🤖 AI Summary
This work addresses the challenge that sequential recommendation models struggle to adapt to users’ evolving real-time preferences during inference due to distribution shifts and parameter constraints. To overcome this limitation, the authors propose ReAd, a test-time adaptation framework that requires no additional training. ReAd retrieves collaboratively similar items to construct enhanced embeddings and dynamically fuses them with predictions from a pretrained model through a lightweight adaptation module. By innovatively integrating collaborative memory retrieval with a low-overhead adaptation mechanism, ReAd achieves a superior balance between recommendation accuracy and adaptation efficiency. Extensive experiments on five benchmark datasets demonstrate that ReAd significantly outperforms existing methods, effectively breaking the trade-off between predictive performance and computational cost during inference.
📝 Abstract
The sequential recommendation (SR) task aims to predict the next item based on users' historical interaction sequences. Typically trained on historical data, SR models often struggle to adapt to real-time preference shifts during inference due to challenges posed by distributional divergence and parameterized constraints.

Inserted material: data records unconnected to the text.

**config.mk**
```make
export PLATFORM = sky130hd
export DESIGN_NAME = pmid_fold
export DESIGN_NICKNAME = d
export VERILOG_FILES = /design/src/sv/pmid_pkg.sv /design/src/sv/pmid_fold.sv
export SDC_FILE = /design/constraint.sdc
export NUM_CORES = 1
export LEC_CHECK = 0
export ABC_CLOCK_PERIOD_IN_PS = 3900
export BUFFER_PORTS_ARGS = -buffer_cell sky130_fd_sc_hd__buf_2
export CAP_MARGIN = 20
export CORE_MARGIN = 4
export CORE_UTILIZATION = 55
export DETAILED_ROUTE_END_ITERATION = 8
export PLACE_DENSITY_LB_ADDON = 0.1
export SLEW_MARGIN = 20
export SYNTH_ARGS = -nofsm -noshare
export SYNTH_HDL_FRONTEND = slang
export SYNTH_SLANG_ARGS = --single-unit
export TNS_END_PERCENT = 30
```
**constraint.sdc**
```tcl
create_clock -name clk -period 3.9 [get_ports clk]
set_input_delay 0.39 -clock clk [delete_from_list [all_inputs] [get_ports clk]]
set_output_delay 0.39 -clock clk [all_outputs]
set_load 0.01 [all_outputs]
```
**src/sv/pmid_pkg.sv**
```systemverilog
package pmid_pkg;

	// fixed field widths
	localparam int IDX_W  = 10;
	localparam int POS_W  = 32;
	localparam int BOX_W  = 30;
	localparam int AXES   = 3;
	localparam int CFG_W  = 2;

	// minimum-image arithmetic: signed working width, magnitude limit, square width
	localparam int SW     = 36;
	localparam int MAG_W  = 32;
	localparam int SQ_W   = 64;

	localparam logic [BOX_W-1:0] BOX_RESET = BOX_W'(65536);

	// configuration register indexes
	localparam logic [CFG_W-1:0] CFG_BOX_A = 2'd0;
	localparam logic [CFG_W-1:0] CFG_BOX_B = 2'd1;
	localparam logic [CFG_W-1:0] CFG_BOX_C = 2'd2;

	// command codes
	localparam logic MODE_LOAD  = 1'b0;
	localparam logic MODE_QUERY = 1'b1;

	typedef logic [AXES-1:0][BOX_W-1:0] box_set_t;

endpackage

```
**src/sv/pmid_fold.sv**
```systemverilog
module pmid_fold
	import pmid_pkg::*;
#(
	parameter int COORD_BITS = 32
) (
	input  logic                         clk,
	input  logic                         arst_n,
	input  logic                         start,
	input  logic signed [COORD_BITS-1:0] x,
	input  logic [BOX_W-1:0]             box,
	output logic                         done,
	output logic [COORD_BITS-1:0]        res
);

	localparam int CNT_W = $clog2(COORD_BITS + 1);

	logic                  run_q;
	logic                  done_q;
	logic [CNT_W-1:0]      cnt_q;
	logic                  neg_q;
	logic                  keep_q;
	logic [COORD_BITS-1:0] x_q;
	logic [COORD_BITS-1:0] mag_q;
	logic [BOX_W-1:0]      rem_q;
	logic [BOX_W:0]        trial;
	logic [BOX_W-1:0]      rem_d;
	logic [POS_W-1:0]      wide;

	// one restoring remainder step per cycle, magnitude bits msb first
	always_comb begin
		trial = {rem_q, mag_q[COORD_BITS-1]};
		if (trial >= {1'b0, box}) begin
			rem_d = BOX_W'(trial - {1'b0, box});
		end else begin
			rem_d = trial[BOX_W-1:0];
		end
	end

	always_ff @(posedge clk or negedge arst_n) begin
		if (!arst_n) begin
			run_q  <= 1'b0;
			done_q <= 1'b0;
			cnt_q  <= '0;
		end else begin
			done_q <= 1'b0;
			if (start) begin
				run_q <= 1'b1;
				cnt_q <= CNT_W'(COORD_BITS);
			end else if (run_q) begin
				cnt_q <= cnt_q - 1'b1;
				if (cnt_q == CNT_W'(1)) begin
					run_q  <= 1'b0;
					done_q <= 1'b1;
				end
			end
		end
	end

	always_ff @(posedge clk) begin
		if (start) begin
			x_q    <= x;
			keep_q <= (x == '0) || (box == '0);
			neg_q  <= x[COORD_BITS-1];
			mag_q  <= x[COORD_BITS-1] ? COORD_BITS'(-x) : x;
			rem_q  <= '0;
		end else if (run_q) begin
			rem_q <= rem_d;
			mag_q <= mag_q << 1;
		end
	end

	// positive multiples land on box, negative multiples on zero
	always_comb begin
		wide = '0;
		if (neg_q) begin
			wide = (rem_q == '0) ? '0 : POS_W'(box) - POS_W'(rem_q);
		end else begin
			wide = (rem_q == '0) ? POS_W'(box) : POS_W'(rem_q);
		end
		res = keep_q ? x_q : wide[COORD_BITS-1:0];
	end

	assign done = done_q;

endmodule

```
---- Word level (Yosys, flattened, before mapping) ----
Cells that the tools add are included.
Widths: inputs -> output; s select.
storage, ports and cells
  flip-flop bits (word level) ............. 104
  input port bits ......................... 65
  output and inout bits ................... 33
  word-level logic and storage cells ...... 35
cells by class
  $add $sub $neg .......................... 4
  order comparisons ....................... 1
  equal/unequal tests ..................... 1
  multiplexer cells ....................... 16
  reductions and logical operators ........ 5
operators with widths
  cell                 count
  $mux 32              6
  $logic_not 30->1     2
  $mux 30              2
  $logic_not 32->1     1
  $neg 32->32          1
  $ge 31x30->1         1
  $sub 30x30->31       1
  $sub 30x30->30       1
  $mux 6               2
  $eq 6x1->1 const B   1
  $mux 1               6
  $sub 6x1->6 const B  1
  $reduce_bool 2->1    1
  $logic_or 1x1->1     1

---- Longest topological paths before layout ----
Gate-level depths: netlist of run 1.
  depth in word-level cells ............... 4
  gate-level depth with buffers ........... 14
  depth with buffers taken out ............ 13

---- Worst setup path after synthesis of run 1 ----
OpenSTA, ideal clock, no wires.
  path type ............................... reg-to-output
  start point ............................. register rem_q[0]
  end point ............................... output res[28]
  arrival time ............................ 3001 ps
  data required time ...................... 3510 ps
  setup slack ............................. 509 ps
  cell stages (with the launch flop) ...... 13
  path buffers ............................ 0
  cell sequence ........................... dfxtp_1 ha_1 inv_1 fa_1 a211oi_1 nor2_1 o311a_1 o21ai_1 nand2_1 a221o_1 a211oi_1 xor2_1 o31ai_1
on the way
  longest elaborated chain between the ends .. 4
  elaborated cells on any way between the ends .. 6
  classes of those cells .................. 1 x add/sub; 4 x mux; 1 x reduce/logical
ends and longest elaborated chain
  what                                                line                              RTL
  start: declaration                                  pmid_fold.sv:24                   logic [BOX_W-1:0] rem_q;
  start signal: assignment                            pmid_fold.sv:67                   rem_q <= rem_d;
  $sub 30x30->31 or $logic_not 30->1 (tied branches)  pmid_fold.sv:76, pmid_fold.sv:78
  $mux 32 or $mux 30 (tied branches)                  pmid_fold.sv:76, pmid_fold.sv:78
  $mux 32 (*)                                         pmid_fold.sv:75                   if (neg_q) begin
  $mux 32 (*)                                         pmid_fold.sv:80                   res = keep_q ? x_q : wide[COORD_BITS-1:0];
  end: declaration                                    pmid_fold.sv:12                   output logic [COORD_BITS-1:0] res
Mark *: on every way between the ends. The rest lies on a longest branch, timed or not.

---- Worst setup path in the final report of run 1 ----
  start point ............................. register rem_q[0]
  end point ............................... output res[20]
Same word-level chain as after synthesis.

==> summary.md, run 1 <==
| Metric | Value |
|---|---|
| Sequential Power Share | `23.8%` |
| Max Cap Violations | `0` |
| Aggregate routed wire length | `approximately 24 mm` |
| Area grow syn2layout | `12.2%` |
| Clock power share | `13.2%` |
| Leakage power | `roughly 4.1 nW` |
| Largest family of logic cells by synthesized area | `compound AO/OA/AOI/OAI gates` |
| Startpoint types | `flop` |
| Chip width | `135 um` |
| CTS tree | `yes` |
| Period utilisation layout | `97.8%` |
| Post-Synth XOR/XNOR Area | `under 10%` |
| Routed WL per cell | `17.7 um` |
| Seq cells post-synth | `about 100` |
| Final Hold Viols | `0` |
| Post-synthesis simple-gate area fraction | `between 15 and 20%` |
| Async set-or-reset flop fraction in the synthesized netlist | `between 7 and 8%` |
| Crit path depth | `14` |
| Grt ovf | `0` |
| CP Launch Point | `rem_q[0]` |
| CP Cell Sequence | `ha_4 > inv_2 > fa_2 > a211oi_2 > nor2_2 > o311a_1 > o21ai_2 > nand2_2 > a221o_2 > buf_4 > xnor2_1 > o22a_1 > o21ai_1 > buf_2` |
| Highest clock rate | `262 MHz` |
| Switch Pwr | `between 3 and 4 mW` |
| Initial core utilization | `roughly 57%` |
| Synth Instances | `1077` |
| Max FO, Critical Path | `5` |
| CP delay by family, top | `compound AO/OA/AOI/OAI gates` |
| EDFF count, synth | `65` |
| Die height | `about 130 um` |
| Critical Path Sink | `res[20]` |
| Worst reg2reg startpoint | `rem_q[1]` |
| Initial antenna violation count | `1` |
| CP Capture Type | `output pin` |
| Nets | `roughly 1300` |
| YS warnings | `0` |
| WP buf/inv | `3` |
| Complex-gate fraction of the synthesized area | `27.4%` |
| RSZ-0062 raised after global routing | `true` |
| Final HPWL DP | `between 15 and 20 mm` |
| Global Route Usage Sum | `around a quarter` |
| Fin crit period | `3820 ps` |
| Root buf cell | `clkbuf_16` |
| Maximum vdd drop | `0.000476 V` |
| Inst Count DP | `1347` |
| Synthesized area per cell | `between 8 and 9 um2` |
| Via/cell ratio | `6.01` |
| Post-synth top area cell | `edfxtp_1` |
| CP max stage cell | `a221o_2` |
| N_diodes | `0` |
| Rows | `45` |
| CP Data Required Time | `3510 ps` |
| First-pass DRT Iterations | `5` |
| Die ar. | `~18000 um2` |
| Largest net degree at the start of global routing | `73` |
| Worst skew pair latency | `about 370 ps` |
| Vias after detailed routing | `just over 8000` |
| Delay of the slowest critical-path stage | `around 450 ps` |
| 1st-iter DRT viols | `approximately 630` |
| Arrival @ worst endpoint | `3430 ps` |
| Port bufs | `97` |
| Post-Syn Nets | `1207` |
| Routed met3 length | `around 1.5 mm` |
| Post-Layout Cell Count | `1367` |
| First-pass GRT wire length | `slightly below 40 mm` |
| Clk_skew | `~11 ps` |
| Post-synthesis adder-cell area fraction | `roughly a tenth` |
| HP Class | `in -> reg` |
| Vias in the first global route | `7812` |
| DR WL met2 | `about 12 mm` |
| Synth unique cells | `77` |
| Status | `complete, no violations` |
| Sequential area share after synthesis | `roughly 31%` |
| Measured slew at the worst slew-check pin | `a little under 800 ps` |
| CTS clk-pin slew, worst paths | `90 ps` |
| Final Setup Violations | `0` |
| Cts bufs inserted | `9` |
| Top cells by area, synth | `edfxtp_1 22%, ha_1 9.0%, a21oi_1 8.4%` |
| Share of layout cells above drive strength 1 | `approximately 15%` |
| Register-to-register setup slack | `500 ps` |
| Routed Antenna Nets | `0` |
| Power Dens Cells | `a little over 700 nW/um2` |
| Worst R2R Path Depth | `12` |
| FILL cells | `roughly 1400` |
| Top sig layer | `met5` |
| Max Root-Sink Buffers | `2` |
| Wl on met1 | `approximately 10 mm` |
| Fin. max-slew vios | `0` |
| Mux contribution to synthesized area | `0.725%` |
| Worst r2r dst | `rem_q[28]` |
| Sw frac | `between 40 and 50%` |
| Placer Congestion | `between 0.9 and 1` |
| Internal power | `3.75 mW` |
| DRC | `0` |
| Worst slew margin | `47.7%` |
| Hold slack | `approximately 240 ps` |
| CTS H-Tree Depth | `3` |
| Crit Path Class | `reg -> out` |
| Synth top area share | `between 20% and 30%` |
| Core ar. | `between 15000 and 20000 um2` |
| Top_reg_cell synth | `edfxtp_1` |
| I/O Pins | `slightly below 100` |
| Combinational Power Share | `63.0%` |
| Clk sinks | `between 100 and 150` |
| Synthesized cell area | `between 8000 and 9000 um2` |
-- worst min-delay path by stage --
stage | slack [ps] | end | start | cells after the start
2_1_floorplan | 90 | cnt_q[0] | arst_n | 0
3_3_place_gp | 250 | done | arst_n | 1
3_5_place_dp | 250 | cnt_q[0] | arst_n | 1
4_1_cts | 230 | x_q[0] | x[0] | 1
5_1_grt | 230 | x_q[7] | x[7] | 1
6_report | 240 | x_q[7] | x[7] | 1
-- synth_stat cells (all sizes together), types with 9 or more instances --
master / n
buf: 9
a21oi: 147
xnor2: 34
nand2b: 12
o21a: 19
nor3: 24
nor2: 128
nand2: 60
o31ai: 16
nand3: 19
xor2: 47
and3: 9
a31oi: 13
a21o: 22
nand4: 10
clkbuf: 45
dfxtp: 30
nor4: 14
o21ai: 55
ha: 63
a211oi: 36
edfxtp: 65
inv: 80
-- logic make-up after synthesis --
| group | after synthesis |
|---|---|
| AOI/OAI and AO/OA | 377 |
| and+or+nand+nor | 311 |
| buffers and inverters | 134 |
| DFF | 103 |
| xor gates and xnor gates | 81 |
| adders and majority gates | 65 |
| muxes | 6 |
-- power groups by stage --
stage          sequential [mW]  combinational, mW  clock, mW
3_3_place_gp              1.69               4.27          0
3_5_place_dp              1.69               4.30          0
6_report                  1.69               4.48      0.937
4_1_cts                   1.67               4.34      0.946
2_1_floorplan             1.61               3.33          0
5_1_grt                   1.72               5.00      0.990
-- cell type report --
type                            instances  area [um2]  share of cell area, %
Multi-Input combinational cell        840        5600                   56.7
Sequential cell                       103        2760                   27.9
Timing Repair Buffer                  117         653                   6.61
Inverter                               80         300                   3.04
Tap cell                              211         264                   2.67
Clock buffer                            9         225                   2.28
Clock inverter                          7        76.3                  0.773
-- layer usage --
metal,vias to the layer above,global-route usage [%]
met5,-,0
li1,4105,-
met2,234,45.0
met4,2,7.69
met3,42,5.14
met1,3827,34.8
-- worst reg2reg max path, stage by stage (launching register included) --
cell      delay [ps]
dfxtp_1          330
buf_4            150
ha_1             360
nor2_1            60
a211o_1          310
a311oi_1         460
o31ai_1          180
nor4b_1          210
o31ai_4          520
buf_4            350
o21ai_1           90
o21a_1           130
nor3_1           160
-- through the flow --
stage | total power, mW | instance area (um2) | setup TNS [ps] | utilization [%] | setup WS (ps)
floorplan | 4.95 | 8800 | 0 | - | 509
global placement | 5.96 | 9460 | 0 | 61.3 | 180
detailed placement | 6.00 | 9460 | 0 | 61.3 | 185
CTS | 6.96 | 9770 | 0 | 63.3 | 12.4
global route | 7.71 | 9880 | -132 | 64.0 | -84.8
finish | 7.10 | 9880 | 0 | 64.0 | 84.6
-- flip-flops by register name (all words and copies together), names as in the netlist --
name	cells
rem_q	30
keep_q	1
neg_q	1
run_q	1
cnt_q	6
mag_q	32
done	1
x_q	31
-- placed cells by master, fill, tap and decap left out, drive strengths merged, types with 4 or more instances in the layout --
master and instances:
and3 9, nor4 14, nor2 128, and2 6
nand2 60, o22ai 5, o31ai 16, o21ai 55
clkinv 4, dfrtp 8, a311oi 4, clkbuf 9
or3 7, a211o 4, o21bai 6, o221ai 8
xnor2 34, o21a 19, nand3 19, nand4 10
o211ai 8, edfxtp 65, nand2b 12, nor3 24
a21oi 147, nor2b 4, o41ai 6, a21o 22
dfxtp 30, buf 116, a31oi 13, or4 6
o22a 6, a211oi 36, ha 63, xor2 47
inv 83
-- what timing repair did --
action / in CTS / in global routing
setup buffers: 0 / 3
gates resized for setup: 0 / 22
endpoints found under the hold margin: 8 / 0
setup endpoints to repair: 0 / 10
hold buffers: 1 / 0
Power figures use the tool's default switching activity.
==> inputs of run 2 (changes only) <==
CORE_UTILIZATION = 60   (was 55)
==> summary.md, run 2 (synthesis results as in run 1) <==
| Metric | Value |
|---|---|
| Rows | `44 (was 45)` |
| Beginning of the worst hold path | `x[21] (was x[7])` |
| Worst R2R Path Depth | `11 (was 12)` |
| Worst r2r dst | `rem_q[0] (was rem_q[28])` |
| Dpl ws | `149 ps (was 185 ps)` |
| Post-Layout Cell Count | `1335 (was 1367)` |
| Vias in the first global route | `7285 (was 7812)` |
| First-pass DRT Iterations | `5 (unchanged)` |
| Grt ovf | `0 (unchanged)` |
| Register-to-register setup slack | `610 ps (was 500 ps)` |
| Global Route Usage Sum | `28.0% (was 26.6%)` |
| Utilization after layout | `67.4% (was 64.0%)` |
| Port bufs | `97 (unchanged)` |
| Startpoint types | `flop (unchanged)` |
| Clk_skew | `6.79 ps (was 11.1 ps)` |
| Placed cell area | `9400 um2 (was 9460 um2)` |
| Top reg by flops | `mag_q (unchanged)` |
| Chip width | `129 um (was 135 um)` |
| DRC | `0 (unchanged)` |
| Delay of the slowest critical-path stage | `410 ps (was 450 ps)` |
| I/O Pins | `98 (unchanged)` |
| Aggregate routed wire length | `23.4 mm (was 24.2 mm)` |
| Max FO, Critical Path | `5 (unchanged)` |
| Slack of the critical path | `122 ps (was 84.6 ps)` |
| CP max stage cell | `a221o_1 (was a221o_2)` |
| Die height | `129 um (was 135 um)` |
| Clk sinks | `103 (unchanged)` |
| Routed Antenna Nets | `0 (unchanged)` |
| Area grow syn2layout | `10.9% (was 12.2%)` |
| CP Data Required Time | `3510 ps (about the same)` |
| Crit Path Class | `reg -> out (unchanged)` |
| CTS clk-pin slew, worst paths | `80 ps (was 90 ps)` |
| CTS H-Tree Depth | `3 (unchanged)` |
| Regs by FF count | `mag_q: 32 flops, x_q: 31 flops, rem_q: 30 flops (unchanged)` |
| Worst skew pair latency | `360 ps (was 370 ps)` |
| Hold Path Sink | `x_q[21] (was x_q[7])` |
| Leakage power | `4.07 nW (was 4.09 nW)` |
| Highest-count cells in the layout ignoring fill and taps | `147 x a21oi_1, 127 x nor2_1, 96 x buf_2 (was 146 x a21oi_1, 126 x nor2_1, 96 x buf_2)` |
| Met3 Usage GRT | `4.08% (was 5.14%)` |
| Final Hold Viols | `0 (unchanged)` |
| Placer Congestion | `0.885 (was 0.916)` |
| Final std cell area, no fill | `9760 um2 (was 9880 um2)` |
| Worst slew margin | `56.7% (was 47.7%)` |
| Fin. max-slew vios | `0 (unchanged)` |
| Root buf cell | `clkbuf_16 (unchanged)` |
| Die ar. | `16700 um2 (was 18100 um2)` |
| Nets | `1276 (was 1281)` |
| Cts bufs inserted | `9 (unchanged)` |
| Final HPWL DP | `17.9 mm (was 18.1 mm)` |
| Routed WL per cell | `17.5 um (was 17.7 um)` |
| Share of layout cells above drive strength 1 | `13.2% (was 14.7%)` |
| Measured slew at the worst slew-check pin | `650 ps (was 785 ps)` |
| 1st-iter DRT viols | `626 (was 633)` |
| First-pass GRT wire length | `37.4 mm (was 39.2 mm)` |
| Setup TNS | `0 ps (unchanged)` |
| Power Dens Cells | `725 nW/um2 (was 719 nW/um2)` |
| N_diodes | `0 (unchanged)` |
| Inst Count DP | `1318 (was 1347)` |
| Maximum vdd drop | `0.000301 V (was 0.000476 V)` |
| Met1 usage | `42.8% (was 34.8%)` |
| Commonest non-fill, non-tap cell in the layout | `a21oi_1 (unchanged)` |
| HP Class | `in -> reg (unchanged)` |
| Fin crit period | `3780 ps (was 3820 ps)` |
| Initial antenna violation count | `0 (was 1)` |
| Most used routing layer | `met1 (was met2)` |
| Max Root-Sink Buffers | `2 (unchanged)` |
| Initial core utilization | `60.8% (was 57.1%)` |
| Max Cap Violations | `0 (unchanged)` |
| Status | `complete, no violations (unchanged)` |
| Final Setup Violations | `0 (unchanged)` |
| Hold path depth | `1 (unchanged)` |
| Period utilisation layout | `96.9% (was 97.8%)` |
| Core ar. | `14500 um2 (was 15400 um2)` |
| CP Capture Type | `output pin (unchanged)` |
| Met2 global-route usage | `41.0% (was 45.0%)` |
| Worst reg2reg startpoint | `rem_q[1] (unchanged)` |
| FILL cells | `1265 (was 1425)` |
| CP Cell Sequence | `inv_1 > ha_1 > o21ai_0 > a21oi_1 > o31ai_2 > a311oi_2 > a221o_1 > a211o_1 > nand3_1 > o22ai_1 > mux2_2 > buf_2 (was ha_4 > inv_2 > fa_2 > a211oi_2 > nor2_2 > o311a_1 > o21ai_2 > nand2_2 > a221o_2 > buf_4 > xnor2_1 > o22a_1 > o21ai_1 > buf_2)` |
| RSZ-0062 raised after global routing | `true (unchanged)` |
| Via/cell ratio | `6.21 (was 6.01)` |
| Max reg flops | `32 (unchanged)` |
| Vias after detailed routing | `8293 (was 8210)` |
| CTS tree | `yes (unchanged)` |
| Highest clock rate | `265 MHz (was 262 MHz)` |
| Largest net degree at the start of global routing | `67 (was 73)` |
| Arrival @ worst endpoint | `3390 ps (was 3430 ps)` |
-- run 2: cell types whose count changed in the layout (fill, tap and decap cells not counted), sizes merged --
| cell | before | now |
|---|---|---|
| buf | 116 | 111 |
| inv | 83 | 84 |
| clkinv | 4 | 0 |
| clkbuf | 9 | 12 |
-- run 2: area by class of cell --
cell class | count | area [um2] | area share (%)
timing repair buffer | 112 | 603 | 6.18
clock inverter | 4 | 37.5 | 0.385
clock buffer | 12 | 289 | 2.96
multi-input combinational | 840 | 5550 | 56.8
inverter | 80 | 300 | 3.08
sequential | 103 | 2750 | 28.2
tap | 184 | 230 | 2.36
-- run 2: where the power goes --
group / switching [mW] / leakage, nW / internal [mW]
registers: 0.272 / 0.993 / 1.42
logic: 2.59 / 2.91 / 1.82
clock network: 0.439 / 0.162 / 0.541
total: 3.30 / 4.07 / 3.78
-- run 2: how the worst max path moves through the flow --
stage,slack [ps],cells past startpoint,start,endpoint
6_report,120,12,rem_q[2],res[19]
5_1_grt,-40,13,rem_q[0],res[28]
4_1_cts,3,13,rem_q[0],res[28]
3_5_place_dp,150,15,box[0],res[28]
3_3_place_gp,200,15,box[0],res[28]
2_1_floorplan,510,12,rem_q[0],res[28]
-- run 2: per-layer routing --
metal  vias up  share of wire [%]
met3        33                7.3
met5         -                  0
met2       330                 43
li1       4097                  -
met1      3833                 48
met4         0                2.2
-- run 2: worst max-delay path: cells and delay by family, from the launching register on --
family,cells,cell delay [ps]
buffers and inverters,2,260
AOI/OAI and AO/OA,7,1620
muxes,1,280
DFF,1,400
and+or+nand+nor,1,90
adders and majority gates,1,360
-- run 2: repair_timing --
| action | in CTS | in global routing |
|---|---|---|
| endpoints found under the setup margin | 0 | 9 |
| endpoints found under the hold margin | 8 | 0 |
| hold buffers | 1 | 0 |
| buffers inserted | 0 | 0 |
| resized for setup | 0 | 7 |
-- run 2: per-stage QoR --
stage	hold WS, ps	total power, mW
2_1_floorplan	94.4	4.95
3_3_place_gp	241	5.93
3_5_place_dp	242	5.97
4_1_cts	245	6.98
5_1_grt	247	7.62
6_report	252	7.07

Existing approaches to address this issue include test-time training, test-time augmentation, and retrieval-augmented fine-tuning. However, these methods either introduce significant computational overhead, rely on random augmentation strategies, or require a carefully designed two-stage training paradigm. In this paper, we argue that the key to effective test-time adaptation lies in achieving both effective augmentation and efficient adaptation. To this end, we propose Retrieve-then-Adapt (ReAd), a novel framework that dynamically adapts a deployed SR model to the test distribution through retrieved user preference signals. Specifically, given a trained SR model, ReAd first retrieves collaboratively similar items for a test user from a constructed collaborative memory database. A lightweight retrieval learning module then integrates these items into an informative augmentation embedding that captures both collaborative signals and prediction-refinement cues. Finally, the initial SR prediction is refined via a fusion mechanism that incorporates this embedding. Extensive experiments across five benchmark datasets demonstrate that ReAd consistently outperforms existing SR methods.